Metropolitan News-Enterprise

 

Tuesday, October 25, 2016

 

Page 1

 

C.A. Overturns Order Allowing County to Ignore Advance Health Care Directive

 

By a MetNews Staff Writer

 

A Humboldt Superior Court judge failed to follow the state’s Health Care Decisions Law when he granted the county’s request to remove the wife of a man with serious heart disease and other medical problems as his agent for decisionmaking, the First District Court of Appeal ruled yesterday.

The county, which obtained a temporary order requiring treatment, did so “not only on the basis of an appallingly inadequate evidentiary showing, but also by misleading the trial court both as to pertinent provisions of the Health Care Decisions Law and as to [Dick] Magney’s medical status,” Justice Patricia Banke wrote.

The justice castigated the county for failing to inform the trial judge that Magney had a personal physician who opined that Magney desired only palliative care and was competent to make that choice. Banke noted that the county withdrew its petition within days after Magney’s wife retained counsel.

Judith Magney is entitled to attorney fees, the justice added, because the county had “no reasonable cause” to proceed under the Health Care Decisions Law.

In that law, the right of an adult to make decisions regarding his or her healthcare, including the decision to have life-sustaining treatment withheld or withdrawn, is described as “fundamental.” To exercise that right, a person may issue an advance health care directive, execute a power of attorney for health care, and/or nominate a conservator, so that decisions consistent with the person’s expressed wishes can be made if he or she is no longer competent to do so.

A public agency or hospital, however, may petition the superior court to determine whether or not a patient has the capacity to make decisions, determine the viability or validity of an advance health care directive, determine whether the person’s agent is acting in concert with the patient’s wishes or best interests, or to remove an agent’s authority for having acted illegally or being unfit to act as agent.

Magney executed an advance directive in 2011. He appointed his wife as agent, with his sister as alternate, and directed that she be authorized to act immediately, regardless of his competency. He directed that he be allowed to “live my life with dignity” and said he desired that his “loved ones…have pleasant memories” of his “final days,” and that he should therefore “be allowed to die without prolonging my death with medical treatment…that will not benefit me.”

Magney was hospitalized last year with, among other conditions, a serious heart infection. About two weeks after he was admitted, Dr. Stephanie Phan took over his case, and noted a cardiologist’s report saying he had refused further workup of his condition, including having refused heart valve surgery in 2012, saying it was more than he could tolerate.

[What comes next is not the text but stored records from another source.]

File: config.mk
export PLATFORM = sky130hd
export DESIGN_NAME = priority_scan_encoder_flat
export DESIGN_NICKNAME = d
export VERILOG_FILES = /design/src/rtl/priority_scan_encoder_pkg.sv /design/src/rtl/priority_scan_encoder_if.sv /design/src/rtl/priority_scan_encoder_prio_enc_comb.sv /design/src/rtl/priority_scan_encoder.sv /design/src/flat_wrapper.sv
export SDC_FILE = /design/constraint.sdc
export NUM_CORES = 1
export LEC_CHECK = 0
export ABC_AREA = 1
export CAP_MARGIN = 10
export CORE_MARGIN = 2
export CORE_UTILIZATION = 50
export DETAILED_ROUTE_END_ITERATION = 8
export PLACE_DENSITY = 0.85
export SLEW_MARGIN = 30
export SYNTH_ARGS = -nofsm -noshare
export SYNTH_HDL_FRONTEND = slang
export SYNTH_HIERARCHICAL = 1
export SYNTH_SLANG_ARGS = --single-unit
File: constraint.sdc
create_clock -name clk -period 4 [get_ports clk]
set_input_delay 0.8 -clock clk [delete_from_list [all_inputs] [get_ports clk]]
set_output_delay 0.8 -clock clk [all_outputs]
set_load 0.02 [all_outputs]
$ cat src/rtl/arbitro_escrita_registradores.sv
// Register file write-port arbiter (WB over MC), MC scoreboard with hazard stall,
// and starvation counter that requests a WB bubble when MC waits too long.
module arbitro_escrita_registradores #(
  parameter int unsigned LIMITE_ESPERA = 4
) (
  input  logic        clk,
  input  logic        reset,
  input  logic        wb_valido,
  input  logic [4:0]  wb_endereco,
  input  logic [31:0] wb_dado,
  input  logic        mc_valido,
  input  logic [4:0]  mc_endereco,
  input  logic [31:0] mc_dado,
  output logic        mc_pronto,
  input  logic        emite_mc,
  input  logic [4:0]  emite_endereco,
  input  logic [4:0]  id_fonte1,
  input  logic [4:0]  id_fonte2,
  input  logic [4:0]  id_destino,
  output logic        habilita_escrita,
  output logic [4:0]  endereco_destino,
  output logic [31:0] dado_escrita,
  output logic        stall_id,
  output logic        pedido_bolha,
  output logic [31:0] pendente
);

  localparam logic [3:0] LIMITE = 4'(LIMITE_ESPERA);

  logic        wb_real;
  logic        escrita_mc;
  logic [31:0] pendente_next;
  logic [3:0]  espera, espera_next;

  assign wb_real   = wb_valido && (wb_endereco != '0);
  assign mc_pronto = mc_valido && !wb_real;

  assign stall_id = pendente[id_fonte1] || pendente[id_fonte2] || pendente[id_destino] ||
                    (emite_mc && pendente[emite_endereco]);

  // escrita_mc remembers the source of the registered write so only MC commits clear the scoreboard
  always_ff @(posedge clk or posedge reset) begin
    if (reset) begin
      habilita_escrita <= 1'b0;
      endereco_destino <= '0;
      dado_escrita     <= '0;
      escrita_mc       <= 1'b0;
    end else if (wb_real) begin
      habilita_escrita <= 1'b1;
      endereco_destino <= wb_endereco;
      dado_escrita     <= wb_dado;
      escrita_mc       <= 1'b0;
    end else if (mc_valido) begin
      habilita_escrita <= (mc_endereco != '0);
      endereco_destino <= mc_endereco;
      dado_escrita     <= mc_dado;
      escrita_mc       <= 1'b1;
    end else begin
      habilita_escrita <= 1'b0;
      escrita_mc       <= 1'b0;
    end
  end

  // Set is applied after clear so a simultaneous issue keeps the bit pending
  always_comb begin
    pendente_next = pendente;
    if (habilita_escrita && escrita_mc)
      pendente_next[endereco_destino] = 1'b0;
    if (emite_mc && (emite_endereco != '0))
      pendente_next[emite_endereco] = 1'b1;
    pendente_next[0] = 1'b0;
  end

  always_comb begin
    espera_next = '0;
    if (mc_valido && !mc_pronto)
      espera_next = (espera >= LIMITE) ? LIMITE : espera + 4'd1;
  end

  always_ff @(posedge clk or posedge reset) begin
    if (reset) begin
      pendente     <= '0;
      espera       <= '0;
      pedido_bolha <= 1'b0;
    end else begin
      pendente     <= pendente_next;
      espera       <= espera_next;
      pedido_bolha <= (espera_next == LIMITE);
    end
  end

endmodule
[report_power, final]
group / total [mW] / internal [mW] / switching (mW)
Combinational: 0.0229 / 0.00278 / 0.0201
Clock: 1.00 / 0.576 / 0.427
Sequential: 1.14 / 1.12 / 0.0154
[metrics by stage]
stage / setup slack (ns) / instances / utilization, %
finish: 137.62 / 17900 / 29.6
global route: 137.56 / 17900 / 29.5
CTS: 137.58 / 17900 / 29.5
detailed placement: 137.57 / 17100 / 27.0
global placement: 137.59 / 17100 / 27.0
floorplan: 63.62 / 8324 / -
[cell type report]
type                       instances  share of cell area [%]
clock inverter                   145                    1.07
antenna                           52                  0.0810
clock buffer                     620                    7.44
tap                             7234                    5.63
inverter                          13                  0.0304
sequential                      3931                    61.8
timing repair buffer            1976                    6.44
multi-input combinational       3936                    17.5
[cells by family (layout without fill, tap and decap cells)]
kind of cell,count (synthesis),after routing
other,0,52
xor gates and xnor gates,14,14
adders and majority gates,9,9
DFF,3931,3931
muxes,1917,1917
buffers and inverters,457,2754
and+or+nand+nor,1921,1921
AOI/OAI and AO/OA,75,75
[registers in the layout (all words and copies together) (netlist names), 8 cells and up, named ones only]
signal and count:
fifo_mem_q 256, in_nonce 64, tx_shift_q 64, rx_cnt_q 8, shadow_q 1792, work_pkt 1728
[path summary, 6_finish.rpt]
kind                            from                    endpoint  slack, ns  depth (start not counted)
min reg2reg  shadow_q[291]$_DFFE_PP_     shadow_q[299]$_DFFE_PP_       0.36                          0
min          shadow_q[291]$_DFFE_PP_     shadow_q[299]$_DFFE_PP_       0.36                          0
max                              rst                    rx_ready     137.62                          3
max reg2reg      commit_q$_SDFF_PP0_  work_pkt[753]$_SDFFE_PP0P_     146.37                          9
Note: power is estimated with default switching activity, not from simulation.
[config.mk]
export PLATFORM = sky130hd
export DESIGN_NAME = img_scan_ctrl
export DESIGN_NICKNAME = d
export VERILOG_FILES = /design/src/rtl/lvds_pkg.sv /design/src/rtl/sig_delay.sv /design/src/rtl/img_scan_ctrl.sv
export SDC_FILE = /design/constraint.sdc
export NUM_CORES = 1
export LEC_CHECK = 0
export BUFFER_PORTS_ARGS = -buffer_cell sky130_fd_sc_hd__clkbuf_2
export CELL_PAD_IN_SITES_DETAIL_PLACEMENT = 0
export CELL_PAD_IN_SITES_GLOBAL_PLACEMENT = 2
export CORE_MARGIN = 4
export CORE_UTILIZATION = 38
export CTS_CLUSTER_DIAMETER = 60
export DETAILED_ROUTE_END_ITERATION = 7
export GPL_TIMING_DRIVEN = 0
export PLACE_DENSITY_LB_ADDON = 0.1
export SLEW_MARGIN = 20
export SYNTH_ARGS = -nofsm -noshare
export SYNTH_HDL_FRONTEND = slang
export SYNTH_SLANG_ARGS = --single-unit
[constraint.sdc]
create_clock -name clkq -period 3.61 [get_ports clkq]
set_input_delay 0.361 -clock clkq [delete_from_list [all_inputs] [get_ports clkq]]
set_output_delay 0.361 -clock clkq [all_outputs]
set_load 0.005 [all_outputs]
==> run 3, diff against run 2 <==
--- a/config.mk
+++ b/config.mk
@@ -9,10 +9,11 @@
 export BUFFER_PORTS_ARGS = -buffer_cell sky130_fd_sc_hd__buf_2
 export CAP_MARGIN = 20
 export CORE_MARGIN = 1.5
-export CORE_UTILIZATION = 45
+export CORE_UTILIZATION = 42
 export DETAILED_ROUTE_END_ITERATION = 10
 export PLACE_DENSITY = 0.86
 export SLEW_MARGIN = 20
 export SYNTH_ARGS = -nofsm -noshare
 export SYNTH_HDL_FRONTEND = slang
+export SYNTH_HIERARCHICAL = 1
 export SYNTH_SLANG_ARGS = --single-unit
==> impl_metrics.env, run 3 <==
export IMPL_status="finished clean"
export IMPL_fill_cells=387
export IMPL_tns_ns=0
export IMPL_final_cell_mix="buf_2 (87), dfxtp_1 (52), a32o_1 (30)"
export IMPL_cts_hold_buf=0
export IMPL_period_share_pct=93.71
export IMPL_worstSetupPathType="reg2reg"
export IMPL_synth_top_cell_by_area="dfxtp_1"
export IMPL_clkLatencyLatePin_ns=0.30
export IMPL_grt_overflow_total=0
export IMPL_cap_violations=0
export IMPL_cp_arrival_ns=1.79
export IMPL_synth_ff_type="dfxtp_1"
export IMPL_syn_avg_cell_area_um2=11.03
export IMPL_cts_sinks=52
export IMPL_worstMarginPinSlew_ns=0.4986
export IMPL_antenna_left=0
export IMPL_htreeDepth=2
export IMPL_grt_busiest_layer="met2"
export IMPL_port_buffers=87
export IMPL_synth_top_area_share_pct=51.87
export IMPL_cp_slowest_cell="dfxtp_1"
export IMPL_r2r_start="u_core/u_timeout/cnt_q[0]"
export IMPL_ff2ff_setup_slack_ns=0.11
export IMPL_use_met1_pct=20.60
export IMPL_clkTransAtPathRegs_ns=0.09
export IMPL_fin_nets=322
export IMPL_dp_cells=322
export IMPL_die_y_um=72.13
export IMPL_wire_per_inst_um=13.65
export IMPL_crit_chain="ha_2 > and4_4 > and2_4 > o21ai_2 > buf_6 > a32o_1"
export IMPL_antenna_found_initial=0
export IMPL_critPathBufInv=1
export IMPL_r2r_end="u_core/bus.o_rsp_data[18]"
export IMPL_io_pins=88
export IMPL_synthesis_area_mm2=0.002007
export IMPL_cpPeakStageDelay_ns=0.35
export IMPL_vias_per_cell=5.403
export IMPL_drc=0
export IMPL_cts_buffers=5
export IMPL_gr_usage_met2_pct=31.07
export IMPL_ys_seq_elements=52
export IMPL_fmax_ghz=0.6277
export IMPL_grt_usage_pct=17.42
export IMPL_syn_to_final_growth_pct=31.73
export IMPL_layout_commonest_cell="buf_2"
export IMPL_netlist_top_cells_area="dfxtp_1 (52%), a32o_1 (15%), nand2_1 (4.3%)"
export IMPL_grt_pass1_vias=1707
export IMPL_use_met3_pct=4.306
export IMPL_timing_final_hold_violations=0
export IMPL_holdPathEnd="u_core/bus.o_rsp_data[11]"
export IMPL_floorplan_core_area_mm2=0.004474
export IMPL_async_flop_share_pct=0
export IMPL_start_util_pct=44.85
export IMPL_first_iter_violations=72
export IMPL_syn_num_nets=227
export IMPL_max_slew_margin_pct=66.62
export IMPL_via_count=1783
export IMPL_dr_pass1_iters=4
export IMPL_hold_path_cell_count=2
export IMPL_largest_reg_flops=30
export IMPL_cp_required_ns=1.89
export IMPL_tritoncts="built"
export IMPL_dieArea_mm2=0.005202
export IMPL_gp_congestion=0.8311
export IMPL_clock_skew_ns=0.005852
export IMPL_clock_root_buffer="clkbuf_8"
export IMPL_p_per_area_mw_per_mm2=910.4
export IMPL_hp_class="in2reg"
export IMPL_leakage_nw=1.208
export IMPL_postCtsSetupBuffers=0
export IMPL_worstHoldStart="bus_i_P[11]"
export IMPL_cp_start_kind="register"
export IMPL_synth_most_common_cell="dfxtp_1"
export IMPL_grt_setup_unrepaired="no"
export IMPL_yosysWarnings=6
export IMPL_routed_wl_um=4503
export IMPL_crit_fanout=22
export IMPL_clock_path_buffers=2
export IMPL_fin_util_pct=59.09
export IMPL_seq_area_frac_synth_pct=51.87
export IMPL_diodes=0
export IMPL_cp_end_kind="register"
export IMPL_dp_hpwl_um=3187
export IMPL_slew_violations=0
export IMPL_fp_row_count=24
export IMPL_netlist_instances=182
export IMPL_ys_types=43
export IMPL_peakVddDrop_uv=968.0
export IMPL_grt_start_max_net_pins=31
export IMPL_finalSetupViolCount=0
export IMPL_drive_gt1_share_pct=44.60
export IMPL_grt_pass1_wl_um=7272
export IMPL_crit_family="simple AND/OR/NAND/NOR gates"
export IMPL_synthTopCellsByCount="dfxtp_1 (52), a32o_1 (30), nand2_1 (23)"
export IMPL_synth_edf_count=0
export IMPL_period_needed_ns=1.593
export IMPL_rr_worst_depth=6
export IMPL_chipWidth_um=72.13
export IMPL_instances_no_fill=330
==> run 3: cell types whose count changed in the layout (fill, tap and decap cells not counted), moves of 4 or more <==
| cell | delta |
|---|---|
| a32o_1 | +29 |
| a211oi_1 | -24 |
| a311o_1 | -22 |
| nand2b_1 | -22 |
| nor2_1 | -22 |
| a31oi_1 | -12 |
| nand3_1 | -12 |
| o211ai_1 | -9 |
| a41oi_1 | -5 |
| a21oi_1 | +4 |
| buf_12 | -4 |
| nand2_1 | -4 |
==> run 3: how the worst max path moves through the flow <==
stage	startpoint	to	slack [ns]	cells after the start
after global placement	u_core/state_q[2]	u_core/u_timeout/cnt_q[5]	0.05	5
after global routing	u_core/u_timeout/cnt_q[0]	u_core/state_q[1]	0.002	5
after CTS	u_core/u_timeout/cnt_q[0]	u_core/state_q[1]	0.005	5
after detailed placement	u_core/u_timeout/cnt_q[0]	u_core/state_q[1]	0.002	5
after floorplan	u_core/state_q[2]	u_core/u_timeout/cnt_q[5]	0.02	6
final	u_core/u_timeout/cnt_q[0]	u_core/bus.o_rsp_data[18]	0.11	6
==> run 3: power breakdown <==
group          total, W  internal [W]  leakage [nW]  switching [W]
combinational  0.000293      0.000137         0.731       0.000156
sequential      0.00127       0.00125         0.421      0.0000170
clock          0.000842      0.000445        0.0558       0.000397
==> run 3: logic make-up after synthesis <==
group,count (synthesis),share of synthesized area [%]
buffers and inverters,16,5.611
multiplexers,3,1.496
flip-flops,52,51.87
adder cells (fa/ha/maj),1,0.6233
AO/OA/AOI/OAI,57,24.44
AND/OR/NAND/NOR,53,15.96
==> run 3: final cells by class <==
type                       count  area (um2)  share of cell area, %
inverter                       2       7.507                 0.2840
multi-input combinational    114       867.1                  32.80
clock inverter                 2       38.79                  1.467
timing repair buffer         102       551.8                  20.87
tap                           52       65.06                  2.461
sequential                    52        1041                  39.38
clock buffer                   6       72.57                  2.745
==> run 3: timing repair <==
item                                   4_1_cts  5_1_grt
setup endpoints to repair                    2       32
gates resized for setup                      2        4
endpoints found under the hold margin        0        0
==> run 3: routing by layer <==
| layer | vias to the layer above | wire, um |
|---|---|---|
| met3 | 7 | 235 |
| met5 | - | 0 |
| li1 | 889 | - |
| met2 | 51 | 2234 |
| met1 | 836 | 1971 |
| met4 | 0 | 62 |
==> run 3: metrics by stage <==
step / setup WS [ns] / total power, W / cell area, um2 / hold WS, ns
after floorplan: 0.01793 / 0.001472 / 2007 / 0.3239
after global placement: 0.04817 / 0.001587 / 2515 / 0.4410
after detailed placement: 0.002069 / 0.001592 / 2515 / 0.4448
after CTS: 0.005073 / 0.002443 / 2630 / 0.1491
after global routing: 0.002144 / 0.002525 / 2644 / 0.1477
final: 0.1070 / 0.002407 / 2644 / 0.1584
$ cat src/rtl/sa_mm_ctrl_if.sv
// Operand-write, result-read and array-side signals of the systolic-array controller.
interface sa_mm_ctrl_if #(
  parameter int N  = 8,
  parameter int DW = 8,
  parameter int AW = 2 * DW + $clog2(N)
);
  localparam int IW = $clog2(N);

  logic              wr_valid;
  logic              wr_ready;
  logic              wr_sel;
  logic [IW-1:0]     wr_row;
  logic [IW-1:0]     wr_col;
  logic [DW-1:0]     wr_data;
  logic              start;
  logic              busy;
  logic              done;
  logic              err;
  logic              rd_req;
  logic [IW-1:0]     rd_row;
  logic [IW-1:0]     rd_col;
  logic              rd_valid;
  logic [AW-1:0]     rd_data;
  logic              sa_en;
  logic              sa_valid;
  logic [IW-1:0]     sa_idx;
  logic [N*DW-1:0]   sa_a;
  logic [N*DW-1:0]   sa_b;
  logic [N*N*AW-1:0] sa_y;
  logic              sa_y_valid;

  modport master (
    output wr_valid, wr_sel, wr_row, wr_col, wr_data, start,
    output rd_req, rd_row, rd_col, sa_y, sa_y_valid,
    input  wr_ready, busy, done, err, rd_valid, rd_data,
    input  sa_en, sa_valid, sa_idx, sa_a, sa_b
  );

  modport slave (
    input  wr_valid, wr_sel, wr_row, wr_col, wr_data, start,
    input  rd_req, rd_row, rd_col, sa_y, sa_y_valid,
    output wr_ready, busy, done, err, rd_valid, rd_data,
    output sa_en, sa_valid, sa_idx, sa_a, sa_b
  );

endinterface

$ cat src/rtl/sa_operand_bank.sv
// One N x N operand bank: single write port, combinational slice read of
// column idx (COL_SLICE=1, lane i = M[i][idx]) or row idx (COL_SLICE=0, lane j = M[idx][j]).
module sa_operand_bank #(
  parameter int N         = 8,
  parameter int DW        = 8,
  parameter bit COL_SLICE = 1'b1
) (
  input  logic                   CLK,
  input  logic                   we,
  input  logic [$clog2(N)-1:0]   row,
  input  logic [$clog2(N)-1:0]   col,
  input  logic [DW-1:0]          data,
  input  logic [$clog2(N)-1:0]   idx,
  output logic [N*DW-1:0]        slice
);

  logic [DW-1:0] mem [N][N];

  always_ff @(posedge CLK) begin
    if (we) begin
      mem[row][col] <= data;
    end
  end

  for (genvar l = 0; l < N; l++) begin : g_lane
    if (COL_SLICE) begin : g_col
      assign slice[l*DW +: DW] = mem[l][idx];
    end else begin : g_row
      assign slice[l*DW +: DW] = mem[idx][l];
    end
  end

endmodule

$ cat src/rtl/sa_mm_ctrl.sv
// Systolic-array controller: buffers A/B, feeds N steps into the array, captures
// the N x N result on completion (or flags a drain timeout), and serves result reads.
module sa_mm_ctrl
  import sa_pkg::*;
#(
  parameter int N       = 8,
  parameter int DW      = 8,
  parameter int AW      = acc_width(DW, N),
  parameter int TIMEOUT = 4 * N
) (
  input  logic        CLK,
  input  logic        RST,
  sa_mm_ctrl_if.slave bus
);

  localparam int IW = $clog2(N);
  localparam int CW = $clog2(TIMEOUT + 1);

  state_t            state;
  logic [1:0]        loaded;
  logic [1:0]        lock;
  logic [IW-1:0]     k;
  logic [IW-1:0]     feed_idx;
  logic [CW-1:0]     cnt;
  logic [N*N*AW-1:0] res;
  logic [AW-1:0]     res_el [N][N];
  logic [N*DW-1:0]   slice_a, slice_b, sa_a_q, sa_b_q;
  logic [AW-1:0]     rd_data_q;
  logic              busy_q, done_q, err_q, rd_valid_q, sa_en_q, sa_valid_q;
  logic              wr_fire, last_elem;

  assign bus.wr_ready = ((state == IDLE) || (state == HOLD)) && !lock[bus.wr_sel];
  assign wr_fire      = bus.wr_valid && bus.wr_ready;
  assign last_elem    = (bus.wr_row == IW'(N - 1)) && (bus.wr_col == IW'(N - 1));

  // Banks are read one step ahead so sa_a/sa_b can be registered outputs.
  assign feed_idx = (state == FEED) ? k + IW'(1) : '0;

  sa_operand_bank #(.N(N), .DW(DW), .COL_SLICE(1'b1)) u_bank_a (
    .CLK   (CLK),
    .we    (wr_fire && (bus.wr_sel == SEL_A)),
    .row   (bus.wr_row),
    .col   (bus.wr_col),
    .data  (bus.wr_data),
    .idx   (feed_idx),
    .slice (slice_a)
  );

  sa_operand_bank #(.N(N), .DW(DW), .COL_SLICE(1'b0)) u_bank_b (
    .CLK   (CLK),
    .we    (wr_fire && (bus.wr_sel == SEL_B)),
    .row   (bus.wr_row),
    .col   (bus.wr_col),
    .data  (bus.wr_data),
    .idx   (feed_idx),
    .slice (slice_b)
  );

  for (genvar i = 0; i < N; i++) begin : g_res_row
    for (genvar j = 0; j < N; j++) begin : g_res_col
      assign res_el[i][j] = res[(i*N+j)*AW +: AW];
    end
  end

  always_ff @(posedge CLK) begin
    if (!RST) begin
      state      <= IDLE;
      loaded     <= '0;
      lock       <= '0;
      k          <= '0;
      cnt        <= '0;
      res        <= '0;
      sa_a_q     <= '0;
      sa_b_q     <= '0;
      rd_data_q  <= '0;
      busy_q     <= 1'b0;
      done_q     <= 1'b0;
      err_q      <= 1'b0;
      rd_valid_q <= 1'b0;
      sa_en_q    <= 1'b0;
      sa_valid_q <= 1'b0;
    end else begin
      done_q     <= 1'b0;
      err_q      <= 1'b0;
      rd_valid_q <= 1'b0;
      if (wr_fire && last_elem) begin
        loaded[bus.wr_sel] <= 1'b1;
        lock[bus.wr_sel]   <= 1'b1;
      end
      case (state)
        IDLE, HOLD: begin
          if ((state == HOLD) && bus.rd_req) begin
            rd_valid_q <= 1'b1;
            rd_data_q  <= res_el[bus.rd_row][bus.rd_col];
          end
          // loaded is the pre-write value, so a completing write cannot satisfy this start.
          if (bus.start) begin
            if (&loaded) begin
              state      <= FEED;
              loaded     <= '0;
              k          <= '0;
              busy_q     <= 1'b1;
              sa_en_q    <= 1'b1;
              sa_valid_q <= 1'b1;
              sa_a_q     <= slice_a;
              sa_b_q     <= slice_b;
            end else begin
              err_q <= 1'b1;
            end
          end
        end
        FEED: begin
          if (k == IW'(N - 1)) begin
            state      <= DRAIN;
            k          <= '0;
            cnt        <= '0;
            sa_valid_q <= 1'b0;
            sa_a_q     <= '0;
            sa_b_q     <= '0;
          end else begin
            k      <= k + IW'(1);
            sa_a_q <= slice_a;
            sa_b_q <= slice_b;
          end
        end
        DRAIN: begin
          if (bus.sa_y_valid) begin
            res     <= bus.sa_y;
            done_q  <= 1'b1;
            lock    <= '0;
            busy_q  <= 1'b0;
            sa_en_q <= 1'b0;
            state   <= HOLD;
          end else if (cnt == CW'(TIMEOUT - 1)) begin
            err_q   <= 1'b1;
            lock    <= '0;
            busy_q  <= 1'b0;
            sa_en_q <= 1'b0;
            state   <= HOLD;
          end else begin
            cnt <= cnt + CW'(1);
          end
        end
        default: state <= IDLE;
      endcase
    end
  end

  assign bus.busy     = busy_q;
  assign bus.done     = done_q;
  assign bus.err      = err_q;
  assign bus.rd_valid = rd_valid_q;
  assign bus.rd_data  = rd_data_q;
  assign bus.sa_en    = sa_en_q;
  assign bus.sa_valid = sa_valid_q;
  assign bus.sa_idx   = k;
  assign bus.sa_a     = sa_a_q;
  assign bus.sa_b     = sa_b_q;

endmodule
**config.mk**
```make
export PLATFORM = sky130hd
export DESIGN_NAME = md_issuer_flat
export DESIGN_NICKNAME = d
export VERILOG_FILES = /design/src/rtl/md_issuer_pkg.sv /design/src/rtl/md_issuer_if.sv /design/src/rtl/md_issuer.sv /design/src/flat_wrapper.sv
export SDC_FILE = /design/constraint.sdc
export NUM_CORES = 1
export LEC_CHECK = 0
export CAP_MARGIN = 20
export CORE_ASPECT_RATIO = 1.2
export CORE_UTILIZATION = 44
export CTS_BUF_LIST = sky130_fd_sc_hd__clkbuf_16
export DETAILED_ROUTE_END_ITERATION = 16
export GPL_ROUTABILITY_DRIVEN = 0
export PLACE_DENSITY = 0.81
export SETUP_SLACK_MARGIN = 0.15
export SLEW_MARGIN = 5
export SYNTH_ARGS = -nofsm -noshare
export SYNTH_HDL_FRONTEND = slang
export SYNTH_SLANG_ARGS = --single-unit
```
**constraint.sdc**
```tcl
create_clock -name clk -period 1.75 [get_ports clk]
set_input_delay 0.35 -clock clk [delete_from_list [all_inputs] [get_ports clk]]
set_output_delay 0.35 -clock clk [all_outputs]
set_load 0.02 [all_outputs]
```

He noted that he was a born-again Christian and was, in Banke’s words, “ready for death.” Phan expressed the belief that further medical treatment would be futile; Magney concurred and asked only that he be treated for pain.

Phan later expressed the conclusion that Magney, although he had a history of dementia and short-term memory problems, was clear in not wanting his life to be prolonged by medical means.

The county’s intervention came after it assigned a public health nurse to investigate a report—the source of which is not mentioned in the opinion—that Magney had been abused or neglected by a caretaker. The nurse, after speaking to Phan and being informed of her decision to administer only palliative care, concluded that Magney was confused and was simultaneously saying he wanted to live and to die.

The nurse questioned whether Judith Magney was acting in her husband’s best interests, and whether Phan was doing so. She reported her concerns to her superiors, who decided to seek judicial intervention.

The county then filed an ex parte petition, attaching a declaration by a Department of Veterans’ Affairs psychologist and the public health nurse. Phan, and her review of Magney’s health records, were not mentioned.

A judge granted an immediate treatment order, which was served on the Magneys several days later. Judith Magney and her newly retained counsel promptly challenged the order, and the county withdrew its petition five days later. The judge then withdrew the order, reserving jurisdiction over the Magneys’ request for attorney fees, which Judge Dale A. Reinholtsen, who was not the granter of the original order, later denied.

The Court of Appeal, in its decision yesterday, affirmed the withdrawal of the treatment order and reversed the denial of attorney fees.

The county’s subjective belief that it was doing the right thing is not relevant to the “reasonable cause” determination, Banke said, and its profession that it acted in good faith was, in any event, “difficult to reconcile with the record it put before the trial court.”

The case is Humboldt County Adult Protective Services v. Superior Court (Magney), A145981.